Six repeatable outcomes appear across 2024-2026 literature: recognize AI in a research workflow, distinguish AI output from source-based evidence, evaluate accuracy, bias, and limitations, apply privacy and ethical guidelines, revise or reject AI output to match a research need, and explain at least one risk such as hallucination, bias, or data exposure3. Avoid assessments that only ask whether patrons feel confident.
A practical package can include a 5-to-10-item quiz, one scenario that asks learners to evaluate an AI-generated summary, one rubric-scored revision or critique, and one reflection prompt on ethics, bias, or privacy2. A pre/post comparison is optional but helps show change. Document scoring rules and check interrater consistency, since reliability reporting is often inconsistent2.

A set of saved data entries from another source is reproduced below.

Background: an optimization exercise with open tools, aiming at small area, a short achievable clock period and few clock cycles. Do not read the settings as production practice. RTL that was checked went through simulation tests only; none was proved equivalent to the original. Power and IR drop assume default switching activity.

// graph_depth_first_search_core
module graph_depth_first_search_core (
   input  wire logic                clock,
   input  wire logic                reset,
   input  wire logic                req_valid,
   output      logic                req_ready,
   input  wire logic [OP_W-1:0]     req_opcode,
   input  wire logic [VERTEX_W-1:0] req_vertex_a,
   input  wire logic [VERTEX_W-1:0] req_vertex_b,
   output      logic                rsp_valid,
   input  wire logic                rsp_ready,
   output      logic [VERTEX_W-1:0] rsp_vertex_out,
   output      logic                rsp_last_of_run,
   output      logic [STATUS_W-1:0] rsp_status,
   input  wire logic                csr_valid,
   output      logic                csr_ready,
   input  wire logic [CFG_W-1:0]    csr_vertex_count
);
For scale: ~750 flip-flops, ~37,000 um^2 of cells after synthesis.
clock: 10.0 ns
lec_check: 0
abc_area: 1
cap_margin: 20
core_margin: 2
core_utilization: 40
cts_cluster_diameter: 100
cts_cluster_size: 30
setup_slack_margin: 5
slew_margin: 20
tns_end_percent: 100
run.sh (not shown) runs the stock make flow with config.mk's settings and CLKGATE_MAP_FILE= SYNTH_SCRIPT=/design/flow/synth_recipe.tcl, a recipe that flattens the netlist after the stock synthesis.
Testbench counts at the start, summed over its fixed seeds: cycles 12,069.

A four-level rubric moves from Beginning to Advanced4. Two useful criteria are "Accuracy and evidence use" and "Bias and limitation detection." For accuracy, Beginning might recognize AI output without checking sources, Proficient identifies a specific missing citation or invented fact, and Advanced revises output to align with the source. For bias and limitation, Proficient names a specific limitation and its implication, while Beginning only states that AI can be biased.

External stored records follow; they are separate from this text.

Background: an optimization exercise with open tools, aiming at small area. Do not read the settings as production practice. In this exercise RTL edits were held to simulation tests only and were not proved equivalent to the original. Power is estimated from default activity; no workload was simulated. No driver is modelled on the clock port, so clocking that relies on it looks cheaper here than on a real chip.

Setup of alpha:
## int_core_top
module int_core_top (
	input logic clk,
	input logic rst,
	input logic in_valid,
	output logic in_ready,
	input logic [31:0] in_instr,
	output logic res_valid,
	input logic res_ready,
	output logic [4:0] res_rd,
	output logic [31:0] res_value,
	output logic res_write,
	output logic res_illegal
);
For scale: ~1000 flip-flops, roughly 25000 sq um of cells after synthesis.
Settings: LEC_CHECK=0, ABC_AREA=1, CAP_MARGIN=20, CORE_MARGIN=2, CORE_UTILIZATION=40, SLEW_MARGIN=20; clock period 6.0 ns.
standard.sh (not shown) runs the stock make flow with config.mk's settings and CLKGATE_MAP_FILE= SYNTH_SCRIPT=/design/flow/synth_recipe.tcl, a recipe that flattens the netlist after the stock synthesis.
==> flow/flow/run.sh <==
#!/bin/bash
# Own layout flow: the standard ORFS flow (standard.sh, unchanged synthesis)
# with two changes: ports are buffered with the smallest buffer, and the clock
# tree is built without dummy loads and with the clock buffers listed here.
set -euo pipefail
export BUFFER_PORTS_ARGS="-buffer_cell sky130_fd_sc_hd__buf_1"
export CTS_ARGS="-sink_clustering_enable -repair_clock_nets -dont_use_dummy_load -buf_list sky130_fd_sc_hd__clkbuf_16 -sink_clustering_size 30 -sink_clustering_max_diameter 100"
bash standard.sh > standard.log 2>&1
Modified inputs, beta compared to alpha
# alpha
export LEC_CHECK = 0
export ABC_AREA = 1
export CAP_MARGIN = 20
export CORE_MARGIN = 2
export CORE_UTILIZATION = 40
export SLEW_MARGIN = 20
create_clock -name core_clock -period 6.0 [get_ports {clk}]
# beta
export LEC_CHECK = 0
export CAP_MARGIN = 20
export CORE_MARGIN = 2
export CORE_UTILIZATION = 40
export SLEW_MARGIN = 20
create_clock -name core_clock -period 6.0 [get_ports {clk}]
==> flow/flow/run.sh <==
#!/bin/bash
# Own layout flow: the standard ORFS flow (standard.sh, unchanged synthesis)
# with two changes: ports are buffered with the smallest buffer, and the clock
# tree is built without dummy loads and with the clock buffers listed here.
set -euo pipefail
export BUFFER_PORTS_ARGS="-buffer_cell sky130_fd_sc_hd__buf_1"
export CTS_ARGS="-sink_clustering_enable -repair_clock_nets -dont_use_dummy_load -buf_list sky130_fd_sc_hd__clkbuf_8"
bash standard.sh > standard.log 2>&1
==> comparison <==
alpha → beta: share of total power consumed by net switching barely changed, number of clock sinks saw little to no change, count of antenna-violating nets left after detailed routing barely changed, cell count after placement now smaller. Of beta and alpha, the run reporting the lower minimum clock period was alpha. Compared to alpha, beta has count of clock-buffer cells in the layout 109 higher. The core utilization of beta exceeds that of alpha by 2.1 points. For sequential group power, beta and alpha come out practically identical. Final cell area: beta above alpha.

* * *

The RTL this note starts from:
==> flow/design.v <==
package rv_pkg;
	typedef logic [32-1:0] word_t;  
	typedef logic [31:0] instr_t;  
	typedef logic [$clog2(32)-1:0] reg_idx_t;  
	typedef logic [3:0] alu_op_t;  
	typedef struct packed {
		alu_op_t op;  
		word_t a;  
		word_t b;  
		reg_idx_t rd;  
		logic write;  
		logic illegal;  
	} dec_op_t;
	typedef struct packed {
		reg_idx_t rd;  
		word_t value;  
		logic write;  
		logic illegal;  
	} result_t;
endpackage
`timescale 1ns/1ns
module reg_ring (
	input logic clk,
	input logic sel_a,
	input logic sel_b,
	input logic wbit_n,
	output logic tail
);
	logic [31:0] q;
	assign tail = q[0];
	always_ff @(posedge clk) begin
		q <= {!((sel_a && sel_b) ? wbit_n : q[0]), q[31:1]};
	end
endmodule
`timescale 1ns/1ns
module mux32 (
	input logic [31:0] d,
	input logic [4:0] sel,
	output logic y
);
	logic [7:0] l1;
	logic [1:0] l2;
	genvar i;
	generate
		for (i = 0; i < 8; i++) begin : g_l1
			mux4 u_m (.d (d[4*i +: 4]), .sel (sel[1:0]), .y (l1[i]));
		end
		for (i = 0; i < 2; i++) begin : g_l2
			mux4 u_m (.d (l1[4*i +: 4]), .sel (sel[3:2]), .y (l2[i]));
		end
	endgenerate
	assign y = sel[4] ? l2[1] : l2[0];
endmodule
module mux4 (
	input logic [3:0] d,
	input logic [1:0] sel,
	output logic y
);
	assign y = d[sel];
endmodule
`timescale 1ns/1ns
module int_core_top (
	input logic clk,
	input logic rst,
	input logic in_valid,
	output logic in_ready,
	input logic [31:0] in_instr,
	output logic res_valid,
	input logic res_ready,
	output logic [4:0] res_rd,
	output logic [31:0] res_value,
	output logic res_write,
	output logic res_illegal
);
	logic [4:0] ph;  
	logic clr;  
	logic in1;  
	logic in2;  
	logic cy;  
	logic [4:0] sh;  
	logic res_w;
	logic [6:0] opcode;
	logic [2:0] f3;
	logic [6:0] f7;
	logic [4:0] rd, rs1, rs2;
	logic is_op, is_imm, is_lui, legal, inv_b, is_shift;
	assign opcode = in_instr[6:0];
	assign f3 = in_instr[14:12];
	assign f7 = in_instr[31:25];
	assign rd = in_instr[11:7];
	assign rs1 = in_instr[19:15];
	assign rs2 = in_instr[24:20];
	assign is_op = (opcode == 7'b0110011);
	assign is_imm = (opcode == 7'b0010011);
	assign is_lui = (opcode == 7'b0110111);
	assign is_shift = !is_lui && f3[1:0] == 2'b01;
	always_comb begin
		legal = is_lui;
		if (is_op)
			legal = (f7 == 7'h00) || (f7 == 7'h20 && (f3 == 3'd0 || f3 == 3'd5));
		if (is_imm)
			legal = (f3 == 3'd1) ? (f7 == 7'h00) :
				(f3 == 3'd5) ? (f7 == 7'h00 || f7 == 7'h20) : 1'b1;
	end
	assign inv_b = (is_op && f3 == 3'd0 && f7[5]) || f3 == 3'd2 || f3 == 3'd3;
	logic [31:0] tail;  
	logic [3:0] sel_lo;  
	logic [7:0] sel_hi;
	logic wbit, wbit_n;
	logic par;  
	assign tail[0] = par;  
	genvar r;
	generate
		for (r = 1; r < 32; r++) begin : g_ring
			reg_ring u_ring (
				.clk (clk),
				.sel_a (sel_lo[r % 4]),
				.sel_b (sel_hi[r / 4]),
				.wbit_n (wbit_n),
				.tail (tail[r])
			);
		end
	endgenerate
	logic a_bit, b_reg, b_bit, imm_bit;
	logic a_tail, b_tail;
	mux32 u_mux_a (.d (tail), .sel (rs1), .y (a_tail));
	mux32 u_mux_b (.d (tail), .sel (rs2), .y (b_tail));
	assign a_bit = (a_tail ^ par) & !clr;
	assign b_reg = (b_tail ^ par) & !clr;
	logic [31:0] imm_u;
	logic [15:0] imm_i;
	assign imm_u = {in_instr[31:12], 12'b0};
	assign imm_i = {{4{in_instr[31]}}, in_instr[31:20]};
	assign imm_bit = is_lui ? imm_u[ph] : (ph[4] ? in_instr[31] : imm_i[ph[3:0]]);
	assign b_bit = is_op ? b_reg : imm_bit;
	logic bb, cin, sum, cout;
	assign bb = b_bit ^ inv_b;
	assign cin = (ph == 5'd0) ? inv_b : cy;
	assign sum = a_bit ^ bb ^ cin;
	assign cout = (a_bit & bb) | (a_bit & cin) | (bb & cin);
	assign sh = res_rd;
	logic shl_run;  
	logic [4:0] sidx;
	logic [31:0] sv;
	logic sbit;
	logic ph_lt;
	always_comb begin
		ph_lt = 1'b0;
		for (int i = 0; i < 5; i++)
			if (ph[i] != sh[i])
				ph_lt = sh[i];
	end
	assign shl_run = ph_lt || (!f3[2] && sh == 5'd0);
	assign sidx = shl_run ? sh : ph;
	assign sv = {res_value[31:1], a_bit};
	mux32 u_mux_s (.d (sv), .sel (sidx), .y (sbit));
	logic rbit;
	always_comb begin
		case (f3)
			3'd0: rbit = sum;
			3'd2, 3'd3: rbit = (ph == 5'd0) & cy;
			3'd4: rbit = a_bit ^ b_bit;
			3'd6: rbit = a_bit | b_bit;
			3'd7: rbit = a_bit & b_bit;
			default: rbit = sbit;
		endcase
		if (is_lui)
			rbit = b_bit;
		if (!legal)
			rbit = 1'b0;
	end
	logic act1, act2, accept;
	assign act1 = ((ph == 5'd0) ? (!in2 && (!res_valid || res_ready)) : in1) && in_valid;
	assign act2 = in2 && in_valid;
	assign accept = act2 && ph == 5'd31;
	assign in_ready = in2 && ph == 5'd31;  
	logic oin, oen;
	always_comb begin
		if (act1) begin
			oin = a_bit & f3[2];  
			oen = 1'b1;
		end else if (is_shift && legal) begin
			oin = f3[2] ? (f7[5] & res_value[31]) : a_bit;
			oen = act2 && shl_run;
		end else begin
			oin = rbit;
			oen = act2;
		end
	end
	assign wbit = rbit & !clr;
	assign wbit_n = wbit ^ par;
	always_comb begin
		for (int i = 0; i < 4; i++)
			sel_lo[i] = clr || (act2 && legal && rd[1:0] == i[1:0]);
		for (int i = 0; i < 8; i++)
			sel_hi[i] = clr || rd[4:2] == i[2:0];
	end
	always_ff @(posedge clk) begin
		if (rst) begin
			ph <= 5'd0;
			par <= 1'b0;
			clr <= 1'b1;
			in1 <= 1'b0;
			in2 <= 1'b0;
			res_valid <= 1'b0;
		end else begin
			for (int i = 0; i < 5; i++)
				ph[i] <= ph[i] ^ (&(ph | ~((5'd1 << i) - 5'd1)));  
			if (ph == 5'd31)
				par <= !par;
			if (ph == 5'd31)
				clr <= 1'b0;
			in1 <= act1 && ph != 5'd31;
			if (ph == 5'd31)
				in2 <= act1;
			if (accept)
				res_valid <= 1'b1;
			else if (res_ready)
				res_valid <= 1'b0;
		end
	end
	always_ff @(posedge clk) begin
		if (f3[1:0] == 2'b01)
			cy <= (ph != 5'd0 && cy) || b_bit;
		else if (ph == 5'd31)
			cy <= f3[0] ? !cout : ((a_bit ^ b_bit) ? a_bit : !cout);
		else
			cy <= cout;
		if (oen)
			res_value <= {oin, res_value[31:1]};
		for (int i = 0; i < 5; i++)
			if (act1 && ph == i[4:0])
				res_rd[i] <= b_bit ^ (!f3[2] && ph != 5'd0 && cy);
		if (accept) begin
			res_rd <= rd;
			res_w <= legal;
		end
	end
	assign res_write = res_w;
	assign res_illegal = !res_w;
endmodule
export LEC_CHECK = 0
export CAP_MARGIN = 20
export CORE_AREA = 2 2 208 208
export DIE_AREA = 0 0 210 210
export SLEW_MARGIN = 20
export SYNTH_HIERARCHICAL = 1
export SYNTH_MINIMUM_KEEP_SIZE = 0
create_clock -name core_clock -period 6.0 [get_ports {clk}]
==> flow/flow/run.sh <==
#!/bin/bash
# Own layout flow: the standard ORFS flow (standard.sh, unchanged synthesis)
# with two changes: ports are buffered with the smallest buffer, and the clock
# tree is built without dummy loads, with the clock buffers and clustering
# given here.
set -euo pipefail
export BUFFER_PORTS_ARGS="-buffer_cell sky130_fd_sc_hd__buf_1"
export CTS_ARGS="-sink_clustering_enable -repair_clock_nets -dont_use_dummy_load -buf_list sky130_fd_sc_hd__clkbuf_8 -sink_clustering_size 23 -sink_clustering_max_diameter 60"
bash standard.sh > standard.log 2>&1
Edit:
--- a/flow/flow/run.sh
+++ b/flow/flow/run.sh
@@ -6,4 +6,4 @@
 set -euo pipefail
 export BUFFER_PORTS_ARGS="-buffer_cell sky130_fd_sc_hd__buf_1"
-export CTS_ARGS="-sink_clustering_enable -repair_clock_nets -dont_use_dummy_load -buf_list sky130_fd_sc_hd__clkbuf_8 -sink_clustering_size 23 -sink_clustering_max_diameter 60"
+export CTS_ARGS="-sink_clustering_enable -repair_clock_nets -dont_use_dummy_load -buf_list sky130_fd_sc_hd__clkbuf_8 -sink_clustering_size 20 -sink_clustering_max_diameter 60"
 bash standard.sh > standard.log 2>&1
--- a/flow/config.mk
+++ b/flow/config.mk
@@ -7,6 +7,6 @@
 export LEC_CHECK = 0
 export CAP_MARGIN = 20
-export CORE_AREA = 2 2 208 208
-export DIE_AREA = 0 0 210 210
+export CORE_AREA = 2 2 246.485 246.485
+export DIE_AREA = 0 0 248.485 248.485
 export SLEW_MARGIN = 20
 export SYNTH_HIERARCHICAL = 1
Effect:
- final area went up by 1.5%
- first-iteration DRC count went down by 8.5%
- maximum frequency went down by 0.97%
- die area went up by 40%
- register-to-register slack barely changes
- via count went up by 0.69%
Edit:
--- a/flow/flow/run.sh
+++ b/flow/flow/run.sh
@@ -6,4 +6,4 @@
 set -euo pipefail
 export BUFFER_PORTS_ARGS="-buffer_cell sky130_fd_sc_hd__buf_1"
-export CTS_ARGS="-sink_clustering_enable -repair_clock_nets -dont_use_dummy_load -buf_list sky130_fd_sc_hd__clkbuf_8 -sink_clustering_size 20 -sink_clustering_max_diameter 60"
+export CTS_ARGS="-sink_clustering_enable -repair_clock_nets -dont_use_dummy_load -buf_list sky130_fd_sc_hd__clkbuf_8 -sink_clustering_size 23 -sink_clustering_max_diameter 60"
 bash standard.sh > standard.log 2>&1
--- a/flow/config.mk
+++ b/flow/config.mk
@@ -7,6 +7,7 @@
 export LEC_CHECK = 0
 export CAP_MARGIN = 20
-export CORE_AREA = 2 2 246.485 246.485
-export DIE_AREA = 0 0 248.485 248.485
+export CORE_AREA = 2 2 198 198
+export DIE_AREA = 0 0 200 200
+export GPL_TIMING_DRIVEN = 0
 export SLEW_MARGIN = 20
 export SYNTH_HIERARCHICAL = 1
The changed run ran to the end with no violations; fmax is lower by 10%; sequential share of layout area increases by 1.1 points; combinational power hardly moves; hold slack is better by 0.020 ns; first-iteration DRC count is lower by 29%; setup slack degrades by 0.61 ns; global-route usage climbs by 5.1 points; count of clock-buffer cells in the layout is lower by 8; flip-flop and latch count is unchanged; power fell by 1.4%.
Edit:
--- a/flow/flow/run.sh
+++ b/flow/flow/run.sh
@@ -6,4 +6,4 @@
 set -euo pipefail
 export BUFFER_PORTS_ARGS="-buffer_cell sky130_fd_sc_hd__buf_1"
-export CTS_ARGS="-sink_clustering_enable -repair_clock_nets -dont_use_dummy_load -buf_list sky130_fd_sc_hd__clkbuf_8 -sink_clustering_size 23 -sink_clustering_max_diameter 60"
+export CTS_ARGS="-sink_clustering_enable -repair_clock_nets -dont_use_dummy_load -buf_list sky130_fd_sc_hd__clkbuf_8 -sink_clustering_size 23 -sink_clustering_max_diameter 65"
 bash standard.sh > standard.log 2>&1
--- a/flow/config.mk
+++ b/flow/config.mk
@@ -9,5 +9,4 @@
 export CORE_AREA = 2 2 198 198
 export DIE_AREA = 0 0 200 200
-export GPL_TIMING_DRIVEN = 0
 export SLEW_MARGIN = 20
 export SYNTH_HIERARCHICAL = 1
What happened: Now the flow finished but fails on antenna violations; design area is about the same; worst setup slack improved by 0.64 ns; area after synthesis does not change; hold slack gains 0.015 ns; clock-buffer cell count is unchanged; synthesized cell count stays the same; cell count stays flat.

* * *

job 9202:
Starts from the design.v that is shown in full above.
Settings: LEC_CHECK=0, CAP_MARGIN=20, CORE_AREA=2 2 198 198, DIE_AREA=0 0 200 200, SLEW_MARGIN=20, SYNTH_HIERARCHICAL=1, SYNTH_MINIMUM_KEEP_SIZE=0; clock period 6.0 ns.
==> flow/flow/run.sh <==
#!/bin/bash
# Own layout flow: the standard ORFS flow (standard.sh, unchanged synthesis)
# with two changes: ports are buffered with the smallest buffer, and the clock
# tree is built without dummy loads, with the clock buffers and clustering
# given here.
set -euo pipefail
export BUFFER_PORTS_ARGS="-buffer_cell sky130_fd_sc_hd__buf_1"
export CTS_ARGS="-sink_clustering_enable -repair_clock_nets -dont_use_dummy_load -buf_list sky130_fd_sc_hd__clkbuf_8 -sink_clustering_size 23 -sink_clustering_max_diameter 60"
bash standard.sh > standard.log 2>&1
The final layout from job 9202, which completed every stage, passed the timing, DRC and antenna checks at the end of the flow.
Input changes introduced in job 2036 (baseline for comparison: job 9202):
- CAP_MARGIN changed from 20 to 5
- SLEW_MARGIN changed from 20 to 5
--- a/flow/flow/run.sh
+++ b/flow/flow/run.sh
@@ -6,4 +6,4 @@
 set -euo pipefail
 export BUFFER_PORTS_ARGS="-buffer_cell sky130_fd_sc_hd__buf_1"
-export CTS_ARGS="-sink_clustering_enable -repair_clock_nets -dont_use_dummy_load -buf_list sky130_fd_sc_hd__clkbuf_8 -sink_clustering_size 23 -sink_clustering_max_diameter 60"
+export CTS_ARGS="-sink_clustering_enable -repair_clock_nets -dont_use_dummy_load -buf_list sky130_fd_sc_hd__clkbuf_8 -sink_clustering_size 22 -sink_clustering_max_diameter 60"
 bash standard.sh > standard.log 2>&1
Notes after the runs:
Side by side, clock share of power turned out higher in job 2036 than in job 9202. Global-route wire length before repair: job 9202 vs job 2036 — no meaningful difference. [compare] base=job 9202 new=job 2036: post-layout instance count excluding filler cells has remained practically unchanged; area overhead of the layout relative to synthesis has remained practically unchanged. For worst-skew pair later-pin latency, job 2036 and job 9202 come out practically identical.
## Diff of input files: job 6425 against job 2036
- a change of CAP_MARGIN from 5 to 20
- a change of SLEW_MARGIN from 5 to 20
## What came out
Job 6425 | status: complete | timing, DRC, antenna: pass. Taking job 2036 as the reference, in job 6425 overall power consumption has remained practically unchanged; clock period minus final worst setup slack fell 0.0050 ns. The peak clock frequency supported by timing was comparable across job 6425 and job 2036. Static power due to leakage across job 6425 and job 2036: no real change. On total routed wire length on the met1 layer, job 6425 and job 2036 are basically level. Highest ir drop seen on vdd across job 6425 and job 2036: no real change. Wire length: job 2036 vs job 6425 — no meaningful difference. Job 2036 -> job 6425: routed length per placed instance flat. Job 6425 vs job 2036 — amount of wire on met3 after detailed routing dropped 2.7%. Between job 6425 and job 2036, the design area figures differ only marginally. Proportion of total power due to net switching: job 6425 vs job 2036, no meaningful difference.

-- port drivers added, routing unchanged --
How much do the figures lean on ideal ports? The routed layouts below were timed once more, with nothing changed but the port constraints. Step 1 assumes that a clkbuf_16 drives the clock port and a buf_2 every other input. Step 2 times the ports against the registers' clock, not the clock port: input delays grow and output delays shrink by t, the midpoint of the rising clock arrivals with the driver on. Slacks: ideal ports / drivers / drivers and shift; pairs: ideal ports / drivers.
run | t (ns) | slack for setup (ns) | worst setup path after step 2 | latest minus earliest clock arrival (ns) | worst data-port slew with drivers (ns)
alpha | 0.627 | 1.327 / 1.296 / 0.670 | input to register | 0.041 / 0.041 | 0.09
beta | 0.751 | 0.968 / 0.968 / 0.248 | input to register | 0.103 / 0.102 | 0.07
the first run of note 2 | 0.676 | 0.797 / 0.816 / 0.140 | input to register | 0.126 / 0.126 | 0.09
the second run of note 2 | 0.680 | 0.746 / 0.766 / 0.086 | input to register | 0.124 / 0.124 | 0.11
the third run of note 2 | 0.669 | 0.131 / 0.123 / -0.546 | input to register | 0.102 / 0.102 | 0.09
the fourth run of note 2 | 0.662 | 0.776 / 0.803 / 0.140 | input to register | 0.115 / 0.115 | 0.09
job 9202 | 0.669 | 0.741 / 0.768 / 0.098 | input to register | 0.119 / 0.119 | 0.10
job 2036 | 0.676 | 0.760 / 0.787 / 0.111 | input to register | 0.115 / 0.115 | 0.10
job 6425 | 0.676 | 0.765 / 0.792 / 0.116 | input to register | 0.115 / 0.115 | 0.09
With both steps, setup timing fails in the third run of note 2, where it was met with ideal ports. The setup slack of beta, which loses most, moves by 0.000 ns with the drivers and by -0.720 ns with both steps.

AI literacy is not one-size-fits-all. Public, academic, and school libraries teach the same core skills but shape them around the people in front of them. The difference is not whether to teach AI, but which questions matter most in each setting.
Public libraries focus on broad, low-barrier learning. Programs in 2024-2026 include one-time "AI 101" classes, pop-up demonstrations, and task-based workshops on job searching and résumé writing. Mesa Public Library offers a free collaborative training program for residents, while the Urban Libraries Council has supported pop-up AI programs and formal introductory classes. The Public Library Association curates AI policies, staff training, and patron training examples. A March 24, 2026 ALSC webinar, "Future-Ready Youth: Preparing Our Patrons to Navigate the Age of AI," shows the field expanding toward youth. The guiding question: What is AI, where do you encounter it, and how can it help with everyday tasks?

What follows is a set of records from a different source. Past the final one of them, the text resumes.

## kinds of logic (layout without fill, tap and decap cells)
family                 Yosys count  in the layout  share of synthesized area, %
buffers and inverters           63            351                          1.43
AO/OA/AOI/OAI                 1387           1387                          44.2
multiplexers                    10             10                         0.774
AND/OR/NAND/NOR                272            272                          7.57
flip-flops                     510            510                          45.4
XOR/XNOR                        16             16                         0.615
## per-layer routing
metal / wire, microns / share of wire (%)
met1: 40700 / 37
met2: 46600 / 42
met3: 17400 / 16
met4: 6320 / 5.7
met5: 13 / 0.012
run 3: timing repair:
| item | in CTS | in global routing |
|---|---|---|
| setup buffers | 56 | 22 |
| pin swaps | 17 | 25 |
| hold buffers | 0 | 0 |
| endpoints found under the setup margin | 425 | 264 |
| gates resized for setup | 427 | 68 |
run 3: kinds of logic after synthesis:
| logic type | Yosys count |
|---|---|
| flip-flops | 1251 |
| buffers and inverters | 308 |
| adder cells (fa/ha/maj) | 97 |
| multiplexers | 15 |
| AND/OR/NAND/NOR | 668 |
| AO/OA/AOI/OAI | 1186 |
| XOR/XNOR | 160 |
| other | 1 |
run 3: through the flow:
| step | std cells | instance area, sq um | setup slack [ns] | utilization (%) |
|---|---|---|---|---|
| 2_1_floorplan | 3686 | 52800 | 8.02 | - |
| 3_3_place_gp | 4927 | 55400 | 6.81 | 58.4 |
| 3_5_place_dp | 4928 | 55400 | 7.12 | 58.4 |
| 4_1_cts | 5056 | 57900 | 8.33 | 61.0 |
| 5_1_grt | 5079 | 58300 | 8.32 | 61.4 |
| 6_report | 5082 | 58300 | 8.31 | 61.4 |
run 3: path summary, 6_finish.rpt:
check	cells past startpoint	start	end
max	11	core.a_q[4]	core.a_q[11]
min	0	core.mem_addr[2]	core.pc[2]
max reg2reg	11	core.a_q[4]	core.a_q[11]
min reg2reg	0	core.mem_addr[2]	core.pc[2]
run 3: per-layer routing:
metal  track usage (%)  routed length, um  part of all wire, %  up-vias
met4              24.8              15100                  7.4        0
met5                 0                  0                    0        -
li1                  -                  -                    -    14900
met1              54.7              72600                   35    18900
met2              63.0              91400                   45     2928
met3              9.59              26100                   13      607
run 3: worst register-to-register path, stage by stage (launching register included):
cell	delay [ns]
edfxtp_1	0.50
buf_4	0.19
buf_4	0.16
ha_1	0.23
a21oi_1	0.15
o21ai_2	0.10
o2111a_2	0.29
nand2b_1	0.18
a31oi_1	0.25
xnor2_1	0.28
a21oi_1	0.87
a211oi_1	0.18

Academic libraries take a methodical approach tied to scholarship. Guidance from ALA and ARL emphasizes selecting tools designed for accessibility and usability, citing AI outputs, applying bias evaluation frameworks, and building prompt toolkits. Choice360's competencies include "Should We Use AI?," "Prompting as Process," and "Verification as Scholarly Responsibility." The focus is on evaluating tools, documenting use, and applying AI responsibly in research.
School librarians adapt AI literacy into age-appropriate, scaffolded instruction. They emphasize verification, appropriate use, and source tracing, often through activities like a "Should we use AI?" decision exercise. Programs include University of Oklahoma's maker-based generative AI for kids in public libraries and University of South Carolina's open-access high school curriculum. Because students are minors, school librarians also add privacy and child-safety safeguards, teaching learners when AI is appropriate for a class assignment and how to verify its output.
AI creates opportunities for library research and services, but bias, privacy, and transparency must guide ethical practice.